Once you find the line with "grtUsageTotal_pct: 15.3" in the entries below, return exactly every line from it through the line with "-- cells in".
━━ SUPPLIED DATA ━━
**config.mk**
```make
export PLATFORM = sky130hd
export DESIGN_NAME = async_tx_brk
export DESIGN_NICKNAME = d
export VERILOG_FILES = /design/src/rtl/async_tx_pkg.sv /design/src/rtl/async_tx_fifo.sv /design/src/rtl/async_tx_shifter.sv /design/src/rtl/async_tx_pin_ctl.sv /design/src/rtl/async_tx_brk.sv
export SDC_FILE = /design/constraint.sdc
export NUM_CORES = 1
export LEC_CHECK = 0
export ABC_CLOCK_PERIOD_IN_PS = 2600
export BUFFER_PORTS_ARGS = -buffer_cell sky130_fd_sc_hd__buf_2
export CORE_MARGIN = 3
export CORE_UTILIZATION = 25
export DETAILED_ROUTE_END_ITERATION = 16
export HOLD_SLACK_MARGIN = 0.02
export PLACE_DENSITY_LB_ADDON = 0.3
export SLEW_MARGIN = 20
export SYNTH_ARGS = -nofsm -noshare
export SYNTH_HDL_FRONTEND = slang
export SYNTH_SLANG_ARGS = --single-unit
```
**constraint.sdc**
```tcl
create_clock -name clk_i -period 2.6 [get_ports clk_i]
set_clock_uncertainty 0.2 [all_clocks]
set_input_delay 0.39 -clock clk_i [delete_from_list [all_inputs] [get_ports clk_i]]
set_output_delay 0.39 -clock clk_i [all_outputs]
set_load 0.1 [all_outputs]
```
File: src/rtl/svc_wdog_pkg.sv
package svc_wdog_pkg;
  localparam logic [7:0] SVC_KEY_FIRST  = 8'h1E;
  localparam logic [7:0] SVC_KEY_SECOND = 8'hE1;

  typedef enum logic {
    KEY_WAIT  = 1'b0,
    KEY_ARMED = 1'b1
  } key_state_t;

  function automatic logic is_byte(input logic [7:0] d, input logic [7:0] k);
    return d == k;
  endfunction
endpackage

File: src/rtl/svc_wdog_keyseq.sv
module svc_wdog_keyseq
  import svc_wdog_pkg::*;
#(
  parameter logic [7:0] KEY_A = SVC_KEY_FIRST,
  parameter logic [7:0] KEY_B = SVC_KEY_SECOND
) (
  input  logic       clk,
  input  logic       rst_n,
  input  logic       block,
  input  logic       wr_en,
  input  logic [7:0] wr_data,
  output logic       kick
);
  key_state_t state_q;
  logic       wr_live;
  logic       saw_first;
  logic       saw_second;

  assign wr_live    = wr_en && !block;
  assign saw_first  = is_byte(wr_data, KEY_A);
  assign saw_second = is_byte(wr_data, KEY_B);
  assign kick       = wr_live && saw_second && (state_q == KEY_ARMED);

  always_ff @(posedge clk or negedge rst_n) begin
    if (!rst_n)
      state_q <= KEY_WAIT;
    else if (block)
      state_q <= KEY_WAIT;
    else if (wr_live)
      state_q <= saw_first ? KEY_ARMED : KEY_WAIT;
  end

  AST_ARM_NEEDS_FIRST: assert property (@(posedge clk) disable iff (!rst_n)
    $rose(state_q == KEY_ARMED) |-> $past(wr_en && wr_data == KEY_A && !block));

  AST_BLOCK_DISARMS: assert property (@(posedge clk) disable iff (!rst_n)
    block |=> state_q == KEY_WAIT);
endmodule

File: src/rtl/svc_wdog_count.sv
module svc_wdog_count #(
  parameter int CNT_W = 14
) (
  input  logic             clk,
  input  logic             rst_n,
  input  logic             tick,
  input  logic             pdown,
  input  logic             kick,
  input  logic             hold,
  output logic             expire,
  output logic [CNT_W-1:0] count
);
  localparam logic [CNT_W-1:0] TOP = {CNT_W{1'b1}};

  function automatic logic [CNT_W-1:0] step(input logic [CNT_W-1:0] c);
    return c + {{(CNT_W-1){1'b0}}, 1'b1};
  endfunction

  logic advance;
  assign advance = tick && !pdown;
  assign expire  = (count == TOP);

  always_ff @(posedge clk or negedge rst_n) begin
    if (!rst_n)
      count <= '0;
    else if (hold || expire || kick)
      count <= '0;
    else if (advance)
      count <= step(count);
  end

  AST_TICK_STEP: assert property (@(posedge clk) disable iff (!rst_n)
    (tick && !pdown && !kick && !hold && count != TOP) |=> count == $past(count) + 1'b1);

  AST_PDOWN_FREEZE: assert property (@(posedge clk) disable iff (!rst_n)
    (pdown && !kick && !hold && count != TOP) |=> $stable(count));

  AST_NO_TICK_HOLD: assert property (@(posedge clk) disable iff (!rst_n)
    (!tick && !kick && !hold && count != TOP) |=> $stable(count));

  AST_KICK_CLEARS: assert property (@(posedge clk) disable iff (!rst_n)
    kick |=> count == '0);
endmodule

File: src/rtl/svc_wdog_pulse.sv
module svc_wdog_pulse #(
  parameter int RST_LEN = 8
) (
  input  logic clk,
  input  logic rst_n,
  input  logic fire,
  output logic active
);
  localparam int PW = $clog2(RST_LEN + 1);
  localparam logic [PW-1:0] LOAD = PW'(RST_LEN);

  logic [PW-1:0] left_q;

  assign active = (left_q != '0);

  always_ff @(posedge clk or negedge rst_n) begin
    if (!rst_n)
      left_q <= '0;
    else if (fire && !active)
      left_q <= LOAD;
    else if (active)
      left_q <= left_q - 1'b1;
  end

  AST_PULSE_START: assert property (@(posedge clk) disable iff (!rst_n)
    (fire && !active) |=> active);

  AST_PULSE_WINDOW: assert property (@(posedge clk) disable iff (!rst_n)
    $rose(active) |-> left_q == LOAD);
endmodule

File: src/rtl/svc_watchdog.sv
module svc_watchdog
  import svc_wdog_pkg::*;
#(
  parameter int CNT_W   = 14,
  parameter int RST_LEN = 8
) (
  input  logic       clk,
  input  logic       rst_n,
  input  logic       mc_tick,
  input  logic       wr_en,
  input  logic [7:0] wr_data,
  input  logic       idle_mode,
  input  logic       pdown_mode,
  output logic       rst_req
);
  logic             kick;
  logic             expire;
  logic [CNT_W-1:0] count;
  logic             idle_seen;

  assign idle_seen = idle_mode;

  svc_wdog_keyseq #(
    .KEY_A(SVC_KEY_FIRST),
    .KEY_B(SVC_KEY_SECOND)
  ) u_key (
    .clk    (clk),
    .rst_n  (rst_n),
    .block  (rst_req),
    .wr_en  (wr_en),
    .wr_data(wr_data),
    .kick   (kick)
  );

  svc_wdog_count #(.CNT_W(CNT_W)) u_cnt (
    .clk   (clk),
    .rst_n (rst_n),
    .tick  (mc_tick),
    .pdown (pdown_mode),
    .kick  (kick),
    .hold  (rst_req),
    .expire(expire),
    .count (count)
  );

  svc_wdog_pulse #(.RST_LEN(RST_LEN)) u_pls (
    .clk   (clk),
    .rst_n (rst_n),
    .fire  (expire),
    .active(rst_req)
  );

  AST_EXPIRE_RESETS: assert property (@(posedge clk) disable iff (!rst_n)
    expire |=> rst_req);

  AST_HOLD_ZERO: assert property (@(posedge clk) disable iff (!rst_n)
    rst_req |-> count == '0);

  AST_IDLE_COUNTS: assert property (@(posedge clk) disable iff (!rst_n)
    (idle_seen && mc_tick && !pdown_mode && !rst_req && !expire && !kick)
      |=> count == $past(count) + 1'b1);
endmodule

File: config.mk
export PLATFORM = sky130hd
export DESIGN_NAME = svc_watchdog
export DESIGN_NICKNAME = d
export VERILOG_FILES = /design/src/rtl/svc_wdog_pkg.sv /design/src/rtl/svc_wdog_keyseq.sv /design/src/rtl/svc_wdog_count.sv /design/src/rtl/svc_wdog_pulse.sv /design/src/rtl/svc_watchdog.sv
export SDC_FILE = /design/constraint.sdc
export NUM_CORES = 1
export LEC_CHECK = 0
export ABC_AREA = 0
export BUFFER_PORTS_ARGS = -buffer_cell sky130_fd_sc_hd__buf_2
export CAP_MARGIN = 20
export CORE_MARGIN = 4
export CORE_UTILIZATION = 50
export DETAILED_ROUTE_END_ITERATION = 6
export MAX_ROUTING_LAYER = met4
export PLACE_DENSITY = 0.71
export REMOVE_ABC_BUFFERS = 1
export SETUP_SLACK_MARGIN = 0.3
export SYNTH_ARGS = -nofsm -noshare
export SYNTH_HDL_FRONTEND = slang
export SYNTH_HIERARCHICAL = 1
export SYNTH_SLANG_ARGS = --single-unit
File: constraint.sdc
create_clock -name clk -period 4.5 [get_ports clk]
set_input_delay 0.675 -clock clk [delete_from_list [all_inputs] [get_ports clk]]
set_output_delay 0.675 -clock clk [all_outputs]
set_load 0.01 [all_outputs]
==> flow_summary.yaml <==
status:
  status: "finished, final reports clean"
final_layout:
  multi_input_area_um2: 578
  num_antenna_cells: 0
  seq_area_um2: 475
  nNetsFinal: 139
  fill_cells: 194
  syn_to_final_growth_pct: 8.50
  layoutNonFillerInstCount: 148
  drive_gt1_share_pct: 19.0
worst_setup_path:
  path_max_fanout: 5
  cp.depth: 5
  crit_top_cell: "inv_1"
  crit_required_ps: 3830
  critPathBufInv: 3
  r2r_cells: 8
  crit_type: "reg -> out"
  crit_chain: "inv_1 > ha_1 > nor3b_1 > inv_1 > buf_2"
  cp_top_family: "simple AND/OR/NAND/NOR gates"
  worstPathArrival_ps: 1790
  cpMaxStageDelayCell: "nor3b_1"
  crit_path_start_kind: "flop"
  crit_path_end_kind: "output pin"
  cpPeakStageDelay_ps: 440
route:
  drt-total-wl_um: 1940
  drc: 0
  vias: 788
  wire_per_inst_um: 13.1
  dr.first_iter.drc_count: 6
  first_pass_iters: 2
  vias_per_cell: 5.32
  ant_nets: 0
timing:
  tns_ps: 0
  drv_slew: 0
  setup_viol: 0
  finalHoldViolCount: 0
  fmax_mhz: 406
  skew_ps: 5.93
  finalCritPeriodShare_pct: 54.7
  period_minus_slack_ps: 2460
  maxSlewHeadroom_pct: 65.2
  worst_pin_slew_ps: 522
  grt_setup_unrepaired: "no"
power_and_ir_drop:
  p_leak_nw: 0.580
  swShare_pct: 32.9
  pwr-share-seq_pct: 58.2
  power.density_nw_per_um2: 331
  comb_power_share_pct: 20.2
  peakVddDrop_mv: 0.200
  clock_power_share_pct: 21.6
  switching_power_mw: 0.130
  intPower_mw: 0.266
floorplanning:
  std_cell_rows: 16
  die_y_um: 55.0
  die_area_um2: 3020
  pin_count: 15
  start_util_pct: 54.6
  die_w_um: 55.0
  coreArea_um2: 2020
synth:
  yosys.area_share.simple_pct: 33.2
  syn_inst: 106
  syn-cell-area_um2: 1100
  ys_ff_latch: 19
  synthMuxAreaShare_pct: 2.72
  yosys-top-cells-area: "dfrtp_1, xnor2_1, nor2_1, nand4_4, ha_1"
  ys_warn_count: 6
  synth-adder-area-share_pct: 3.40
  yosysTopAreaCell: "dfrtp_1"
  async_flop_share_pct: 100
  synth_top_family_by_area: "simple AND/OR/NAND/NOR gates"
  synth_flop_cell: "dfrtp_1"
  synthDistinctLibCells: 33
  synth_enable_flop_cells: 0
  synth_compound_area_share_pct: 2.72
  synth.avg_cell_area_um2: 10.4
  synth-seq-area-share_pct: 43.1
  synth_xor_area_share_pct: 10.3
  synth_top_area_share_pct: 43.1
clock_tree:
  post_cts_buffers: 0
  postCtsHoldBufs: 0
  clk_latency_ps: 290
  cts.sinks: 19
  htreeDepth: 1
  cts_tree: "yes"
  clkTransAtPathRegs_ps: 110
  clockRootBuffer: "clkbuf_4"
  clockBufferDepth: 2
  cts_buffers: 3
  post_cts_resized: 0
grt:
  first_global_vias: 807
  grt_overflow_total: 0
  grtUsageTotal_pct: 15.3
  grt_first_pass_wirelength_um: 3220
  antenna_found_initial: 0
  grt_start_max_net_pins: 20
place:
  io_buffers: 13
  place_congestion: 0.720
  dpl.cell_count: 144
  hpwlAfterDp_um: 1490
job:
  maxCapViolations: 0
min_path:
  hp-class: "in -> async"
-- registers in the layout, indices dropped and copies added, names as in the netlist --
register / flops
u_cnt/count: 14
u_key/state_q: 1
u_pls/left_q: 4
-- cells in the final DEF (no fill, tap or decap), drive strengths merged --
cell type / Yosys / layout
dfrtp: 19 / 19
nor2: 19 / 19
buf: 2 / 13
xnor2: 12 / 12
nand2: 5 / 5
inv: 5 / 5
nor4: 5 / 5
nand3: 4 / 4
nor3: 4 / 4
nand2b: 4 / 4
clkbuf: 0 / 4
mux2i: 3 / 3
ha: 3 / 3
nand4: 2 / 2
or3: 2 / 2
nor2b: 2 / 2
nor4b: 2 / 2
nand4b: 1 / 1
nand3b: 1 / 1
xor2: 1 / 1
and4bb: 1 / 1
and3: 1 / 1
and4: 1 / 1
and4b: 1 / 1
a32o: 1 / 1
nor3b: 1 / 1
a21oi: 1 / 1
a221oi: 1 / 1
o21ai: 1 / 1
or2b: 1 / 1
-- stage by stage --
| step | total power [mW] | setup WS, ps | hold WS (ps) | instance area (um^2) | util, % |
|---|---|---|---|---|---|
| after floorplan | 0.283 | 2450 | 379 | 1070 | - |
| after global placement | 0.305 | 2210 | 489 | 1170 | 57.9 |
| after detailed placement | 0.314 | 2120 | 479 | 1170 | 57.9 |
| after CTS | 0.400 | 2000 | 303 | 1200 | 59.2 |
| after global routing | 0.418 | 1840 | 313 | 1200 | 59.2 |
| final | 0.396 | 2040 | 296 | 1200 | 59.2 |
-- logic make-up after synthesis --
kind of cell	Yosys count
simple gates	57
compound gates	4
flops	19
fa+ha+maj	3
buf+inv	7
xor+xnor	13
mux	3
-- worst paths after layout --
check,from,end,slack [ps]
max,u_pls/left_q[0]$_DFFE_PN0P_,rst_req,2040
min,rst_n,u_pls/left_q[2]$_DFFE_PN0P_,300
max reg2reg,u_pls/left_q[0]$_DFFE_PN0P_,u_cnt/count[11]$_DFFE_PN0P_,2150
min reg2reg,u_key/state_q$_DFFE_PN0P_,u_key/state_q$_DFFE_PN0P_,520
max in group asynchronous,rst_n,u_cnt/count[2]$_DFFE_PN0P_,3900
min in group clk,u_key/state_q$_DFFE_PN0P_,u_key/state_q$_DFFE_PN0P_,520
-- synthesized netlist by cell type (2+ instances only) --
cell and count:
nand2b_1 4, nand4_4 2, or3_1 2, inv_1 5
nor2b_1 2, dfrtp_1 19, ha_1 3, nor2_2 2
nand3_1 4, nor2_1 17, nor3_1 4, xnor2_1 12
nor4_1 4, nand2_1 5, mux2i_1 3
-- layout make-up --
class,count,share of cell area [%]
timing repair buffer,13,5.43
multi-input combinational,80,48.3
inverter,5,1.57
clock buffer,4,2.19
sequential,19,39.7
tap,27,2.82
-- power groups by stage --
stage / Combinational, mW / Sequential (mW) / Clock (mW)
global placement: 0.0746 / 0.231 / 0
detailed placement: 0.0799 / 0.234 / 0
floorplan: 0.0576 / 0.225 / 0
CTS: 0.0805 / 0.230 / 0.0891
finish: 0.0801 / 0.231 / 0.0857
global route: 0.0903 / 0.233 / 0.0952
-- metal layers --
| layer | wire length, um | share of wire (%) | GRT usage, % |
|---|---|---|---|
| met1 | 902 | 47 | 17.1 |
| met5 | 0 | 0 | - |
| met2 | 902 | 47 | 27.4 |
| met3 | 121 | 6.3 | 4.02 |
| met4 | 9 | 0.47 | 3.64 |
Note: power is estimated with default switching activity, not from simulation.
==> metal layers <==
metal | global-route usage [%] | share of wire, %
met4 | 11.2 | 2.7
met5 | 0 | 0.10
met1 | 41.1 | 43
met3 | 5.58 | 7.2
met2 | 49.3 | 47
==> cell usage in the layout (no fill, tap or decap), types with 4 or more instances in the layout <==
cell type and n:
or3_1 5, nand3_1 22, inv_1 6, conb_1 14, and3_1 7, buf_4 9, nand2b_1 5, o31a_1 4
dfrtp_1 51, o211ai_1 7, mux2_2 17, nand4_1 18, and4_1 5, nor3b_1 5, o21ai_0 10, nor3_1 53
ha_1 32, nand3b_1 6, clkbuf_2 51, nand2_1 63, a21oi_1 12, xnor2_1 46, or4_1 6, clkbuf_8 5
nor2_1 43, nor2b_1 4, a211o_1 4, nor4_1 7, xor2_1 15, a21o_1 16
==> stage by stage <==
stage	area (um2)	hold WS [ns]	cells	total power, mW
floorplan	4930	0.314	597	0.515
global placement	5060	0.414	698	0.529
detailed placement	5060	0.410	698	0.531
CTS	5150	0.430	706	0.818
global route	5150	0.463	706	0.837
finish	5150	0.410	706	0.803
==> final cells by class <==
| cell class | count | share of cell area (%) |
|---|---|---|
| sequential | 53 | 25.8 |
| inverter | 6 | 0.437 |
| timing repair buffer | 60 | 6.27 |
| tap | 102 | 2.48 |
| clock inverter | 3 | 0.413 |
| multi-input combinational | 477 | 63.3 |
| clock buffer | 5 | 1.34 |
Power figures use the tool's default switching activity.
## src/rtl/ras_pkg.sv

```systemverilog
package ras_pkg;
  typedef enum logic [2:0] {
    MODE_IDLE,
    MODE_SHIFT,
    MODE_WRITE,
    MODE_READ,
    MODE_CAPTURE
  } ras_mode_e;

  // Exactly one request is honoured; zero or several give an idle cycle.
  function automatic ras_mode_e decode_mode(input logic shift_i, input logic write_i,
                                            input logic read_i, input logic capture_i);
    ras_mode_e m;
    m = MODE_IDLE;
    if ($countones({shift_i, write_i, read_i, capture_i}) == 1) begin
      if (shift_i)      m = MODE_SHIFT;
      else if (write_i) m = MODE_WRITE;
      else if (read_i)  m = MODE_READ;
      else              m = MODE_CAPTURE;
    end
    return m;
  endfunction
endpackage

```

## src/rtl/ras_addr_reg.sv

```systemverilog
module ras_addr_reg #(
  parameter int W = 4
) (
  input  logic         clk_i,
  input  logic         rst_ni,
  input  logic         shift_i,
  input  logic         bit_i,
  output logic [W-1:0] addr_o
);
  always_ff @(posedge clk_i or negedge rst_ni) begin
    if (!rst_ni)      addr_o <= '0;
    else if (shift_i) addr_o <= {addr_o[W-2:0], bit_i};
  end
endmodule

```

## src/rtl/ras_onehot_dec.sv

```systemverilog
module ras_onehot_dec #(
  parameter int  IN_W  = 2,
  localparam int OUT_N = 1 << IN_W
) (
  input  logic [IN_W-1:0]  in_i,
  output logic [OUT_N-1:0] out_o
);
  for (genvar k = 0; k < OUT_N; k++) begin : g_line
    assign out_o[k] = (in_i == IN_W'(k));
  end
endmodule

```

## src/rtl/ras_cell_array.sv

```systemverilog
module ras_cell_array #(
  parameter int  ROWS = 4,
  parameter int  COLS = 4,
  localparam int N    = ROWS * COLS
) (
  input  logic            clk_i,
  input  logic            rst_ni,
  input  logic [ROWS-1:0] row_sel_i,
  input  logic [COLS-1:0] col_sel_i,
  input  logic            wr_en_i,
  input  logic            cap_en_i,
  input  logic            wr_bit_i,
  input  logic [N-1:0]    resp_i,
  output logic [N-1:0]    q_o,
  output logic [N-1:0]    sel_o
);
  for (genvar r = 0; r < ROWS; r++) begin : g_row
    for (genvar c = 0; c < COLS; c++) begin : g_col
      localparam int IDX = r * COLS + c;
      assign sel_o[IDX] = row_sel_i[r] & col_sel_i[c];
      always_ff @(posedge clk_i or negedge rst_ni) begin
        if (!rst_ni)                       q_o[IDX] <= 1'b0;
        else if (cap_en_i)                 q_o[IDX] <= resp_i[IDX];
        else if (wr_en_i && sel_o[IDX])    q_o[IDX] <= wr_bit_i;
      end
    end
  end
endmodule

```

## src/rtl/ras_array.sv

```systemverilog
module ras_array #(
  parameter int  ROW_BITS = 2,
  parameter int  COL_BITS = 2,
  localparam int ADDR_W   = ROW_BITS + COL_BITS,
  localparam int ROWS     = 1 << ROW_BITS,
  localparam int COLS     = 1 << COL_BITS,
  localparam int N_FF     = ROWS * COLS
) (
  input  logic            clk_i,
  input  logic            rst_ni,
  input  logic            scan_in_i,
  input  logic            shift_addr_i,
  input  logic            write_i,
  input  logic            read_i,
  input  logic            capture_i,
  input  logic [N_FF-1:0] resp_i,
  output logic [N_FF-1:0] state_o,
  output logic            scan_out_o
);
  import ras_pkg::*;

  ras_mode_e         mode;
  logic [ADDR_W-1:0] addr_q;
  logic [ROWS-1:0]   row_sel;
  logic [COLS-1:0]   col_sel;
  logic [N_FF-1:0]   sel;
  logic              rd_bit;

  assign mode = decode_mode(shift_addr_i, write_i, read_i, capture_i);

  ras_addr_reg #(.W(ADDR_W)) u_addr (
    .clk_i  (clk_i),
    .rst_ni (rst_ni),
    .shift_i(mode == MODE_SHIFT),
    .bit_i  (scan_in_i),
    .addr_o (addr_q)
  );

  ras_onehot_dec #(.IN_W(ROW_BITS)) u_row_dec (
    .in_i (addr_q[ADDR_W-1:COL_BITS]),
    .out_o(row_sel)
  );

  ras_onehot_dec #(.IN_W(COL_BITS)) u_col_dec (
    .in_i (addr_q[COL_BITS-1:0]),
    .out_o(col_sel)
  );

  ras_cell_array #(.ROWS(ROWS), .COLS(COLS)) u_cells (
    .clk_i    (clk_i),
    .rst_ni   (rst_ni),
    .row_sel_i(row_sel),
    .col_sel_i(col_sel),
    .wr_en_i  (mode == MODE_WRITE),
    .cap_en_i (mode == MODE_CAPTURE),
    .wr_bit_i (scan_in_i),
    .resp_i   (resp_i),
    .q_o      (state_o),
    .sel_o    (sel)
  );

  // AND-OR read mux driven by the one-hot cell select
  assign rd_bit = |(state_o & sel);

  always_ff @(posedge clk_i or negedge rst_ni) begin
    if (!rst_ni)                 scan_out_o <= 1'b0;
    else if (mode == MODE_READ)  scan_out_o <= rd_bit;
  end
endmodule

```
━━━
▸ EXPECTED ANSWER
  grtUsageTotal_pct: 15.3
  grt_first_pass_wirelength_um: 3220
  antenna_found_initial: 0
  grt_start_max_net_pins: 20
place:
  io_buffers: 13
  place_congestion: 0.720
  dpl.cell_count: 144
  hpwlAfterDp_um: 1490
job:
  maxCapViolations: 0
min_path:
  hp-class: "in -> async"
-- registers in the layout, indices dropped and copies added, names as in the netlist --
register / flops
u_cnt/count: 14
u_key/state_q: 1
u_pls/left_q: 4
-- cells in the final DEF (no fill, tap or decap), drive strengths merged --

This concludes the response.